Hi all… I’m not sure where to start with this.

I have a table with 2000+ columns, but most of them are probably never used so I want to eliminate them. However, I don’t know in advance which ones can be eliminated and moreover, the list of which ones can be eliminates is not constant. This is for time-series forecasting, so I can’t peek into the future, so to speak.

Example:
With a table of 2000+ columns and 10000 rows, I’m using a Window Loop to step through a size of 1000 rows at a time and using dimensional reduction to remove unnecessary columns. The next Window steps forward 1 row, analyzing the 1000 rows to identify unnecessary columns (which includes 999 rows that were already analyzed). There is very little variation from one step to the next, but over time the drift in columns retained can be significant.

This is taking a lot of time. As a pre-processing step, I want to identify the “core” set of columns that will be used in any of the later processing steps. I would strip down my dimensional reduction process to speed it up significantly for this pre-process step; it just needs to get the ballpark list of columns. I can do step sizes of 10 (or whatever), but will loosen the criteria significantly to not eliminate columns that might otherwise be used. It is critical that I not eliminate any columns that would otherwise be included if I hadn’t done this pre-processing.

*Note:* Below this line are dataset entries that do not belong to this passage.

File: src/frame_format_consts.svh
// Offsets, field positions, interrupt modes and pin slots for the frame-format block.
// Assumes inclusion by bare name from the package and the design files.
`ifndef FRAME_FORMAT_CONSTS_SVH
`define FRAME_FORMAT_CONSTS_SVH

// Register word indices on the bus, taken from byte address bits 4:2
`define OFS_CTRL 3'h0
`define OFS_RX_FMT 3'h1
`define OFS_TX_FMT 3'h2
`define OFS_STATUS 3'h3
`define OFS_MASK 3'h4
`define OFS_TX_DATA 3'h5
`define OFS_RX_DATA 3'h6
`define OFS_STATE 3'h7
`define ADR_WIDTH 8
`define ADR_MAPPED_TOP 3'h0

// Control register fields
`define CTRL_RX_EN 0
`define CTRL_TX_EN 1
`define CTRL_SRC_SEL 2
`define CTRL_GEN_MODE 3
`define CTRL_TX_POL 4
`define CTRL_RX_POL 5
`define CTRL_RX_IRQ_LO 8
`define CTRL_TX_IRQ_LO 10

// Format register fields
`define FMT_P1_COUNT_LO 0
`define FMT_P1_WIDTH_LO 8
`define FMT_P2_COUNT_LO 16
`define FMT_P2_WIDTH_LO 24
`define FMT_PHASE 31

// Status and mask bits
`define ST_RX 0
`define ST_TX 1

// Interrupt modes
`define IRQ_MODE_ELEMENT 2'h0
`define IRQ_MODE_FRAME 2'h2

// Pin synchroniser slots
`define PIN_CLK 0
`define PIN_RXS 1
`define PIN_TXS 2
`define PIN_RXD 3
`define PIN_COUNT 4

`endif

File: src/frame_format_pkg.sv
// Types and decode helpers shared by the frame-format block.
// Assumes the constants header sits beside it.
package frame_format_pkg;
  `include "frame_format_consts.svh"

  typedef struct packed {
    logic dual_phase;
    logic [6:0] p1_count;
    logic [2:0] p1_width;
    logic [6:0] p2_count;
    logic [2:0] p2_width;
  } fmt_t;

  typedef struct packed {
    logic rx_en;
    logic tx_en;
    logic src_sel;
    logic gen_mode;
    logic tx_pol;
    logic rx_pol;
    logic [1:0] rx_irq_mode;
    logic [1:0] tx_irq_mode;
  } ctrl_t;

  typedef enum logic [1:0] {seq_idle, seq_phase_one, seq_phase_two} seq_phase_t;

  typedef struct packed {
    seq_phase_t phase;
    logic [6:0] elem;
    logic [5:0] bit_idx;
  } seq_state_t;

  // Element width in bits; reserved codes fall back to the widest
  function automatic logic [5:0] width_bits(input logic [2:0] code);
    case (code)
      3'h0: width_bits = 6'h08;
      3'h1: width_bits = 6'h0c;
      3'h2: width_bits = 6'h10;
      3'h3: width_bits = 6'h14;
      3'h4: width_bits = 6'h18;
      default: width_bits = 6'h20;
    endcase
  endfunction

  // Time slots per frame
  function automatic logic [8:0] frame_slots(input fmt_t f);
    frame_slots = {2'h0, f.p1_count} + 9'h001;
    if (f.dual_phase)
      frame_slots = frame_slots + {2'h0, f.p2_count} + 9'h001;
  endfunction

  function automatic fmt_t fmt_from_word(input logic [31:0] w);
    fmt_from_word.dual_phase = w[`FMT_PHASE];
    fmt_from_word.p1_count = w[`FMT_P1_COUNT_LO +: 7];
    fmt_from_word.p1_width = w[`FMT_P1_WIDTH_LO +: 3];
    fmt_from_word.p2_count = w[`FMT_P2_COUNT_LO +: 7];
    fmt_from_word.p2_width = w[`FMT_P2_WIDTH_LO +: 3];
  endfunction

  function automatic logic [31:0] fmt_to_word(input fmt_t f);
    fmt_to_word = 32'h0;
    fmt_to_word[`FMT_PHASE] = f.dual_phase;
    fmt_to_word[`FMT_P1_COUNT_LO +: 7] = f.p1_count;
    fmt_to_word[`FMT_P1_WIDTH_LO +: 3] = f.p1_width;
    fmt_to_word[`FMT_P2_COUNT_LO +: 7] = f.p2_count;
    fmt_to_word[`FMT_P2_WIDTH_LO +: 3] = f.p2_width;
  endfunction
endpackage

Later, using the “core” columns, I can then run the through dimensional reduction process and it ought to be much faster overall… at least that is my working theory.

Any ideas how to implement this?

I’ve tried to use the Window Loop, but then I end up with a table that has a massive number of duplicate rows (although an efficient set of columns).

Thanks in advance.

elsamuel · February 18, 2020, 10:12pm

Hi @cybrkup

What technique are you using to reduce the dimensionality?

cybrkup · February 19, 2020, 12:00am

Low Variance Filter - 0.01
Missing Value Column Filter - 20% threshold
Constant Value Column Filter
Linear Correlation / Correlation Filter - 0.5 corr, on each unique input file. Then I join all those results and do another round of 0.8 on the table of all joined inputs.

From the typical starting point of 2000+ columns, it typically gets down to <100 final columns for any given batch of input rows.

system · August 19, 2020, 12:00pm

This topic was automatically closed 182 days after the last reply. New replies are no longer allowed.